今季2024、DefRtgランキング。Cleaning the Glass準拠。

今季ウルブズのディフェンスを超ざっくり説明しますと、相手のリムFG%とリムFGの頻度を低く抑え、3Pに対しても同様でした。

今季2024レギュラーシーズン、相手リムFG%と相手3P%グラフ。

今季2024レギュラーシーズン、100ポゼッションあたりでの相手リムFG試投数と3P試投数グラフ。

雑に言い換えますと、「ウルブズは相手にミドルを強いるディフェンス」をしていました。

今季2024レギュラーシーズン、100ポゼッションあたりでの相手ロングミドルFG試投数とショートミドル試投数グラフ。

となると、ここで一つ問題があります。

1st Roundの相手サンズはケビン・デュラント&デビン・ブッカー&ブラッドリー・ビールというエリートミッドレンジシューターが3人いるミッドレンジの大得意なチームです。

今季2024レギュラーシーズン、ミッドレンジFG%ランキング。100ポゼッションあたりでのロングミドル試投数併記。

サンズはミッドレンジFG%で5位、試投数で2位。

今季2024サンズの得意不得意を指標化したもの↓。BBall Index準拠。

リムFGは機会を作る事も決める事も不得手。

サンズのミッドレンジはリーグトップクラスですが、それでもミッドレンジFG%は46%程度。しかし、ウルブズが「ミッドレンジは打たせて良い」と思えばKDやブッカーらに火がついてしまうかもしれません。彼らにはその実績があります。

現役選手対象、キャリアプレイオフPPGランキング。試合数/各種%併記。

KDは2位。ブッカー5位。ビール20位。
また話が脱線しますが、レギュラーシーズンで効率的だったエリートスコアラーでもプレイオフではTS%が60%以下に落ち込みがちです。60%超えているステフとヨキッチでもレギュラーシーズンと比べれば大分下がってますからね。やはりプレイオフディフェンスは別物です。

そんなわけで、「ウルブズはディフェンスをどうするのか、どうなるのか」等々、ウルブズ対サンズシリーズには興味津津です。

ウルブズファンの方にとっては不安を煽る内容になってしまいましたが、前述の通りプレイオフは別物。レギュラーシーズンスイープされたチームがプレイオフでリベンジした事例は腐るほどあります。

次の話題。

イーストの3シードvs6シード、ペイサーズvsバックスも因縁浅からぬ要必見マッチアップ。
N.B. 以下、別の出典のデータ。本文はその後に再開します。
module npc(
  input wire[1:0] op,
  input wire br,
  input wire[31:0] offset,
  input wire[31:0] rs_imm,
  input wire[31:0] pc,
  output wire[31:0] pc4,
  output reg[31:0] npc
);
assign pc4 = pc+4;
always @(*) begin
  if(op == 2'b01) npc = rs_imm;
  else if(op == 2'b10 && br == 1) npc = pc+offset-8;
  else if(op == 2'b10 && br == 0) npc = pc+4;
  else if(op == 2'b11) npc = pc+offset-8;
  else npc = pc+4;
end
endmodule
module IF_ID(
  input wire clk,
  input wire rst,
  input wire[31:0] IF_inst,
  input wire[31:0] IF_pc4,
  input wire data_hazard,
  input wire control_hazard,   
  output reg[31:0] ID_inst,
  output reg[31:0] ID_pc4
);
always @(posedge clk or posedge rst) begin
  if(rst) ID_inst<=0;
  else if(control_hazard) ID_inst<=0;
  else if(data_hazard) ID_inst<=ID_inst;
  else ID_inst<=IF_inst;
end
always @(posedge clk or posedge rst) begin
  if(rst) ID_pc4<=0;
  else if(control_hazard) ID_pc4<=0;
  else if(data_hazard) ID_pc4<=ID_pc4;
  else ID_pc4<=IF_pc4;
end
endmodule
ヤニス・アデトクンボのフランチャイズレコード記念球を巡り一悶着。色々と誤解もあったようで、事の是非は存じ上げませんが、試合へのちょっとしたスパイスにはなり得るでしょう。

バックスはドック・リヴァースHC就任後17勝19敗。レギュラーシーズン最終戦で順位を落とし、大黒柱ヤニスの健康状態も心配されるなど黄信号。
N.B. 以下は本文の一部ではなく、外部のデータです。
Setup of north:
## caesar_cipher
module caesar_cipher (
   input            clk
  ,input            rst_n
  ,input            ptxt_valid  
  ,input            mode  
  ,input            key_shift_dir_1  
  ,input            key_shift_dir_3  
  ,input      [4:0] key_shift_num_1  
  ,input      [4:0] key_shift_num_3  
  ,input      [7:0] ptxt_char
  ,output reg [7:0] ctxt_char
  ,output reg       err_invalid_key_shift_num
  ,output reg       err_invalid_ptxt_char
  ,output reg       ctx_ready
);
For scale: about 2,500 cells after synthesis, ~10 flip-flops, roughly 35 I/O pins, ~0.014 mm2 of cells after synthesis.
make LEC_CHECK=0 ABC_AREA=1 CAP_MARGIN=15 CELL_PAD_IN_SITES_DETAIL_PLACEMENT=0 CELL_PAD_IN_SITES_GLOBAL_PLACEMENT=1 CORE_ASPECT_RATIO=1.42 CORE_MARGIN=2 CORE_UTILIZATION=24 CTS_CLUSTER_DIAMETER=313 GPL_ROUTABILITY_DRIVEN=1 GPL_TIMING_DRIVEN=0 HOLD_SLACK_MARGIN=0.13 MAX_ROUTING_LAYER=met5 MIN_ROUTING_LAYER=met1 PLACE_DENSITY_LB_ADDON=0.22 SLEW_MARGIN=20 TNS_END_PERCENT=65 finish   # period 7.77 ns
run.sh (not shown) runs the stock make flow with config.mk's settings and CLKGATE_MAP_FILE=.
| north | all stages done | FAIL | negative setup slack |
[inputs] south vs north
- removing TNS_END_PERCENT (formerly 65)
- removing CELL_PAD_IN_SITES_GLOBAL_PLACEMENT (formerly 1)
- removing MIN_ROUTING_LAYER (formerly met1)
- changing CORE_UTILIZATION from 24 to 40
- removing PLACE_DENSITY_LB_ADDON (formerly 0.22)
- removing GPL_ROUTABILITY_DRIVEN (formerly 1)
- removing MAX_ROUTING_LAYER (formerly met5)
- removing CELL_PAD_IN_SITES_DETAIL_PLACEMENT (formerly 0)
- removing ABC_AREA (formerly 1)
- removing CORE_ASPECT_RATIO (formerly 1.42)
- removing HOLD_SLACK_MARGIN (formerly 0.13)
- removing CTS_CLUSTER_DIAMETER (formerly 313)
- removing GPL_TIMING_DRIVEN (formerly 0)
- changing CAP_MARGIN from 15 to 20
- changing the clock period (ns, I/O delays scaled along) from 7.77 to 14.0
Notes after the runs:
- Per the final summary, south finished and its layout is clean on timing, DRC and antenna.
- The worst setup slack of south is higher than that of north.
- STATUS synthesized area: south loses against north
- Between south and north, it is south whose fraction of synthesized cell area in xor and xnor cells is higher, by 4.1 points.
- Met2 routing resource usage after global routing (higher): south
What east does differently from south at the input level:
- CTS_CLUSTER_DIAMETER now 217, previously not set
- ABC_AREA now 1, previously not set
- GPL_ROUTABILITY_DRIVEN now 0, previously not set
- CORE_UTILIZATION now 27, was 40
- CTS_CLUSTER_SIZE now 98, previously not set
- TNS_END_PERCENT now 10, previously not set
- PLACE_DENSITY_LB_ADDON now 0.08, previously not set
east went all the way through synthesis, placement and routing and the layout is clean on timing, DRC and antenna.
Diff south -> east: synthesized cell count grew by 200; via count normalized by instance count went down about 22%; post-detailed-placement cell area now sits lower.
east vs. south: fraction of the core area covered by cells at the end of the flow now sits lower, hold slack +0.0061 ns, cell area after layout went down.
Here is what was changed in the inputs of west compared with east.
- removing GPL_ROUTABILITY_DRIVEN (formerly 0)
- removing TNS_END_PERCENT (formerly 10)
- setting MIN_ROUTING_LAYER to met2 for the first time
- removing CTS_CLUSTER_DIAMETER (formerly 217)
- removing PLACE_DENSITY_LB_ADDON (formerly 0.08)
- changing SLEW_MARGIN from 20 to 0
- changing CORE_UTILIZATION from 27 to 23
- removing CTS_CLUSTER_SIZE (formerly 98)
- removing ABC_AREA (formerly 1)
## What came out
- Area after synthesis ended up about 12% higher on west than on east.
- Worst slack at placement deteriorates in west relative to east.
- west reached the end of the flow, and the finished layout is clean on the timing, DRC and antenna checks.
- Lower ratio of final minimum period to clock period was reported by east, not west.
- Clock-pin transition on the worst setup and hold timing paths of east is on par with west.
- Highest-delay cell along the critical path = fa_1: west; highest-delay cell along the critical path = clkdlybuf4s50_1: east
- Re maximum fanout count along the critical path: west and east aren't equal, and the lower value belongs to west.
- Compared to east, west has non-clock buffer count 120% higher.
- The cell area of west is higher than that of east.
- Sort west and east by routing usage on met2 desc -> top: east
- [west] measured slew at the worst slew-check pin rose 0.076 ns relative to east


== run a ==
caesar_cipher again, from the RTL that the note above started with.
clock: 23.0 ns
lec_check: 0
abc_area: 1
cap_margin: 15
cell_pad_in_sites_detail_placement: 0
cell_pad_in_sites_global_placement: 2
core_margin: 2
core_utilization: 29
cts_cluster_diameter: 256
cts_cluster_size: 98
gpl_timing_driven: 1
min_routing_layer: met1
place_density_lb_addon: 0.1
slew_margin: 20
tns_end_percent: 15
The inputs of run b differ from those of run a as listed below.
- changing CTS_CLUSTER_DIAMETER from 256 to 66
- changing CORE_UTILIZATION from 29 to 44
- removing ABC_AREA (formerly 1)
### Flow results
- [compare] base=run a new=run b: number of ordinary and repair buffers in the finished layout saw an increase; final estimated routing congestion in global placement went up; met3 track demand over resource moved up.
- Cell total in the yosys stat output shrinks by a little under 10% when moving from run a to run b.
- Compared with run a, in run b area added between synthesis and finish down 3.1 points, summed area of non-filler cells in the final layout up 0.0014 mm², setup slack went down 3150 ps.


== run 1 ==
caesar_cipher again, from the RTL that the note above started with.
Settings: LEC_CHECK=0, ABC_AREA=1, CAP_MARGIN=40, CELL_PAD_IN_SITES_DETAIL_PLACEMENT=0, CELL_PAD_IN_SITES_GLOBAL_PLACEMENT=0, CORE_ASPECT_RATIO=0.5, CORE_MARGIN=5, CORE_UTILIZATION=29, CTS_CLUSTER_DIAMETER=256, CTS_CLUSTER_SIZE=98, GPL_ROUTABILITY_DRIVEN=0, GPL_TIMING_DRIVEN=1, MIN_ROUTING_LAYER=met1, PLACE_DENSITY_LB_ADDON=0.1, SLEW_MARGIN=25, TNS_END_PERCENT=15; clock period 23.0 ns.
Inputs modified between run 1 and run 2:
==> flow/config.mk <==
export PLATFORM = sky130hd
export DESIGN_NAME = caesar_cipher
export DESIGN_NICKNAME = caesar_cipher
export VERILOG_FILES = /design/flow/design.v
export SDC_FILE = /design/flow/constraint.sdc
export NUM_CORES = 4
export LEC_CHECK = 0
export CAP_MARGIN = 15
export CELL_PAD_IN_SITES_DETAIL_PLACEMENT = 1
export CELL_PAD_IN_SITES_GLOBAL_PLACEMENT = 2
export CORE_MARGIN = 2
export CORE_UTILIZATION = 24
export CTS_CLUSTER_DIAMETER = 389
export GPL_TIMING_DRIVEN = 0
export MIN_ROUTING_LAYER = met1
export PLACE_DENSITY_LB_ADDON = 0.1
export SLEW_MARGIN = 20
export TNS_END_PERCENT = 65
[summary]
- Run 1 went all the way through the flow, and no timing, DRC or antenna check failed.
- Run 2 finished every stage and its layout cleared the timing, DRC and antenna checks.
- In the flow results for run 1 and run 2, the cell count after synthesis is larger on run 1.
- Compared with run 1, run 2 shows a higher global router's overall resource usage.
- Run 1 → run 2: final worst-path cycle share higher.
Here is what was changed in the inputs of run 3 compared with run 2.
==> flow/config.mk <==
export PLATFORM = sky130hd
export DESIGN_NAME = caesar_cipher
export DESIGN_NICKNAME = caesar_cipher
export VERILOG_FILES = /design/flow/design.v
export SDC_FILE = /design/flow/constraint.sdc
export NUM_CORES = 4
export LEC_CHECK = 0
export CAP_MARGIN = 20
export CORE_MARGIN = 2
export CORE_UTILIZATION = 40
export SLEW_MARGIN = 20
==> flow/constraint.sdc <==
create_clock -name core_clock -period 13.6 [get_ports {clk}]
set_input_delay 2.7200 -clock core_clock [delete_from_list [all_inputs] [get_ports {clk}]]
set_output_delay 2.7200 -clock core_clock [all_outputs]
set_load 0.01 [all_outputs]
==> results <==
- Run 3 finished every step from synthesis to the final layout, and the layout passed the timing, DRC and antenna checks.
- Going from run 2 to run 3, post-route core utilization climbed 17 points, area fraction in xor and xnor cells barely changed.
- The number of tap cells inserted reported for run 3 is smaller than that of run 2 by about 40%.
Relative to run 3, the following input files were edited for run 4:
diff --git a/flow/config.mk b/flow/config.mk
--- a/flow/config.mk
+++ b/flow/config.mk
@@ -9,3 +9,5 @@
 export CORE_MARGIN = 2
-export CORE_UTILIZATION = 40
+export CORE_UTILIZATION = 66
+export CTS_CLUSTER_SIZE = 100
+export PLACE_DENSITY = 0.39
 export SLEW_MARGIN = 20
==> flow/constraint.sdc <==
create_clock -name core_clock -period 13.2 [get_ports {clk}]
set_input_delay 2.6400 -clock core_clock [delete_from_list [all_inputs] [get_ports {clk}]]
set_output_delay 2.6400 -clock core_clock [all_outputs]
set_load 0.01 [all_outputs]
- Run 4 against run 3; met3 wirelength from detailed routing is up by more than half.
- Looking at run 3 and run 4, the flip-flop and latch share of the layout cell area is a wash.
- Comparing run 3 and run 4, the higher highest fanout seen on the critical path is on run 4.
- Compared with run 3, in run 4 number of clock buffers in the layout down 1, cell count now smaller.
## Diff of input files: run 5 against run 4
diff --git a/flow/config.mk b/flow/config.mk
--- a/flow/config.mk
+++ b/flow/config.mk
@@ -9,5 +9,4 @@
 export CORE_MARGIN = 2
-export CORE_UTILIZATION = 66
-export CTS_CLUSTER_SIZE = 100
-export PLACE_DENSITY = 0.39
+export CORE_UTILIZATION = 68
 export SLEW_MARGIN = 20
+export TNS_END_PERCENT = 5
==> flow/constraint.sdc <==
create_clock -name core_clock -period 10.6 [get_ports {clk}]
set_input_delay 2.1200 -clock core_clock [delete_from_list [all_inputs] [get_ports {clk}]]
set_output_delay 2.1200 -clock core_clock [all_outputs]
set_load 0.01 [all_outputs]
--- outcome ---
Placement-stage cell area delta for run 5 relative to run 4: 16% higher
Post-detailed-placement half-perimeter wirelength: run 5 vs run 4 up 7.8%
Run 4 and run 5 ended up with nearly the same fraction of the mapped netlist area in compound gates.
Against run 4, run 5 comes in about 3.3% lower on placeable core area.
Higher die width was reported by run 4, not run 5.
Compared with run 4, run 5 shows number of cells upsized or downsized after cts higher by 93.
Run 5 terminated abnormally: global routing reported ODB-0269.
Measured against each other, run 4 and run 5 differ in number of buffers inserted to repair setup after CTS, the lower figure coming from run 4.
The total I/O pin count of run 4 and that of run 5 are within noise of each other.
The initial standard-cell utilization of the core of run 5 is higher than that of run 4.


Starting RTL as in the previous note.
Settings: LEC_CHECK=0, ABC_AREA=1, CAP_MARGIN=20, CORE_MARGIN=2, CORE_UTILIZATION=72, CTS_CLUSTER_DIAMETER=335, CTS_CLUSTER_SIZE=99, HOLD_SLACK_MARGIN=-0.05, PLACE_DENSITY=0.39, SETUP_SLACK_MARGIN=1.64, SLEW_MARGIN=20, TNS_END_PERCENT=5; clock period 5.57 ns.
The starting point died in detailed placement.
==> next run, changes <==
- ABC_AREA: 1 -> not set
- CORE_UTILIZATION: 72 -> 65
- CTS_CLUSTER_DIAMETER: 335 -> not set
- CTS_CLUSTER_SIZE: 99 -> not set
- HOLD_SLACK_MARGIN: -0.05 -> not set
- PLACE_DENSITY: 0.39 -> not set
- SETUP_SLACK_MARGIN: 1.64 -> not set
- TNS_END_PERCENT: 5 -> not set
- clock period: 5.57 -> 10.9 ns (I/O delays scaled with it)
After rerunning:
- This time the run finished with negative setup slack left
- synthesized cell count goes down by 8.0%
- die area climbs by 24%
- area after synthesis rose by 12%
==> next run, changes <==
- CORE_UTILIZATION: 65 -> 9
- clock period: 10.9 -> 15.6 ns (I/O delays scaled with it)
Outcome: Now the flow completed without violations. Non-clock buffer count drops by 371. Die size came out higher to 7.0 times its value. Routed wire length fell by 11%. First-iteration DRC count falls by 42%. Synthesized cell count is unchanged.
==> next run, changes <==
- CORE_UTILIZATION: 9 -> 58
- SETUP_SLACK_MARGIN: not set -> 3.28
- clock period: 15.6 -> 11.2 ns (I/O delays scaled with it)
The new run passed the timing, DRC and antenna checks. Global-route usage increases by 34 points. Final area climbs by a few percent. Routed wire length is higher by a few percent. Clock-buffer cell count rose by 1. Utilization increases by 64 points. Critical path depth rises by 2. Hold slack loses 0.88 ns. Setup slack is worse by 0.32 ns. Final cell count decreases by well over a third.


## try-raven
Starting RTL as in the previous note.
make LEC_CHECK=0 ABC_AREA=1 CAP_MARGIN=20 CORE_MARGIN=2 CORE_UTILIZATION=72 CTS_CLUSTER_DIAMETER=335 CTS_CLUSTER_SIZE=99 HOLD_SLACK_MARGIN=-0.05 PLACE_DENSITY=0.39 SETUP_SLACK_MARGIN=1.63 SLEW_MARGIN=20 TNS_END_PERCENT=5 finish   # period 5.57 ns
For try-raven, the flow was terminated by a tool error in detailed placement (3_5_place_dp) and produced no final design.
diff inputs: try-raven => try-lagoon
==> flow/config.mk <==
export PLATFORM = sky130hd
export DESIGN_NAME = caesar_cipher
export DESIGN_NICKNAME = caesar_cipher
export VERILOG_FILES = /design/flow/design.v
export SDC_FILE = /design/flow/constraint.sdc
export NUM_CORES = 4
export LEC_CHECK = 0
export CAP_MARGIN = 20
export CORE_MARGIN = 2
export CORE_UTILIZATION = 35
export SLEW_MARGIN = 20
==> flow/constraint.sdc <==
create_clock -name core_clock -period 13.6 [get_ports {clk}]
set_input_delay 2.7200 -clock core_clock [delete_from_list [all_inputs] [get_ports {clk}]]
set_output_delay 2.7200 -clock core_clock [all_outputs]
set_load 0.01 [all_outputs]
--- outcome ---
The final layout from try-lagoon, which completed every stage, passed the timing, DRC and antenna checks at the end of the flow. Summary of try-lagoon over try-raven: and-or/or-and share of the synthesized area went up by 16 points; basic-gate share of the synthesized area counting and, or, nand and nor cells went down by 17 points; floorplan die area went up by 26000 um^2; number of placement rows went up by 26. Comparing try-raven against try-lagoon, there is no change at all in number of buffer cells added on primary ports. Number of nets at floorplan (try-raven / try-lagoon): 1.08. STATUS placeable core area: try-lagoon loses against try-raven. Delta (try-lagoon minus try-raven): total cell area reported by yosys after synthesis went up; post-synthesis average cell area went up. Of try-lagoon and try-raven, the lower share of synthesized area occupied by flip-flops and latches belongs to try-lagoon. Synthesized cell count (higher): try-raven.
--- input diff try-lagoon..try-cedar ---
-- flow/config.mk --
<<< try-lagoon, line 8
export CAP_MARGIN = 20
export CORE_MARGIN = 2
export CORE_UTILIZATION = 35
export SLEW_MARGIN = 20
>>> try-cedar, line 8
export CAP_MARGIN = 20
export CORE_MARGIN = 2
export CORE_UTILIZATION = 68
export HOLD_SLACK_MARGIN = -0.08
export SLEW_MARGIN = 20
==> flow/constraint.sdc <==
create_clock -name core_clock -period 10.7 [get_ports {clk}]
set_input_delay 2.1400 -clock core_clock [delete_from_list [all_inputs] [get_ports {clk}]]
set_output_delay 2.1400 -clock core_clock [all_outputs]
set_load 0.01 [all_outputs]
--- outcome ---
- Sequential fraction of the synthesis area: try-cedar vs try-lagoon identical
- As the logs show, try-cedar stopped at global routing (5_1_grt) after a tool error, so it never reached the end of the flow.
- In the tables for try-lagoon and try-cedar, number of post-CTS setup repair buffers reads lower with try-lagoon.
- Taking try-lagoon as the reference, in try-cedar placement row count fell 22; synthesized cell area about even; number of placed instances with taps included about even; die size fell 48%.
--- input diff try-cedar..try-sierra ---
-- flow/config.mk --
<<< try-cedar, line 8
export CAP_MARGIN = 20
export CORE_MARGIN = 2
export CORE_UTILIZATION = 68
export HOLD_SLACK_MARGIN = -0.08
export SLEW_MARGIN = 20
>>> try-sierra, line 8
export CAP_MARGIN = 20
export CORE_MARGIN = 2
export CORE_UTILIZATION = 70
export MAX_ROUTING_LAYER = met4
export SLEW_MARGIN = 20
### Flow results
Seen in the log of try-sierra: GRT-0232 during global routing (5_1_grt), after which the run never completed. [compare] base=try-cedar new=try-sierra: total of buffers placed on input and output ports closely matched the old numbers, pre-CTS worst setup slack moved down, cell count after placement now smaller. Arithmetic-cell share of the synthesized area counting full adders, half adders and majority gates across try-sierra and try-cedar: no real change. Compared with try-cedar, try-sierra shows total of cells resized after clock tree synthesis higher by about 15%. try-sierra against try-cedar: number of H-tree levels did not really move; chip area went down. try-sierra vs. try-cedar: cell row count went down, overall die height fell by 2.2 um, mean area per synthesized cell was more or less identical. Synthesized cell count across try-sierra and try-cedar: no real change.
気になるのは「デイミアン・リラードがどうなるか」です。

ウルブズ対サンズシリーズはスタッツ・データで見所を示すアプローチをとりましたが、私が現在のリラードとバックスの苦境に対して思うのは

「リラードはもう一人のブレイザーズGOATクライド・ドレクスラーと同じ道を歩むのかもしれない」って事です。

ドレクスラーはブレイザーズで2度NBAファイナルまで進出するも2度とも敗退、ブレイザーズでの限界を感じ1995シーズン途中に前年チャンピオンのロケッツへとトレード加入。ロケッツにはアキーム・オラジュワンというリーグ最高峰のビッグマンがいました。

リラードも2021チャンピオンのバックスに加入。バックスにもヤニス・アデトクンボというリーグ最高峰のビッグマンがいます。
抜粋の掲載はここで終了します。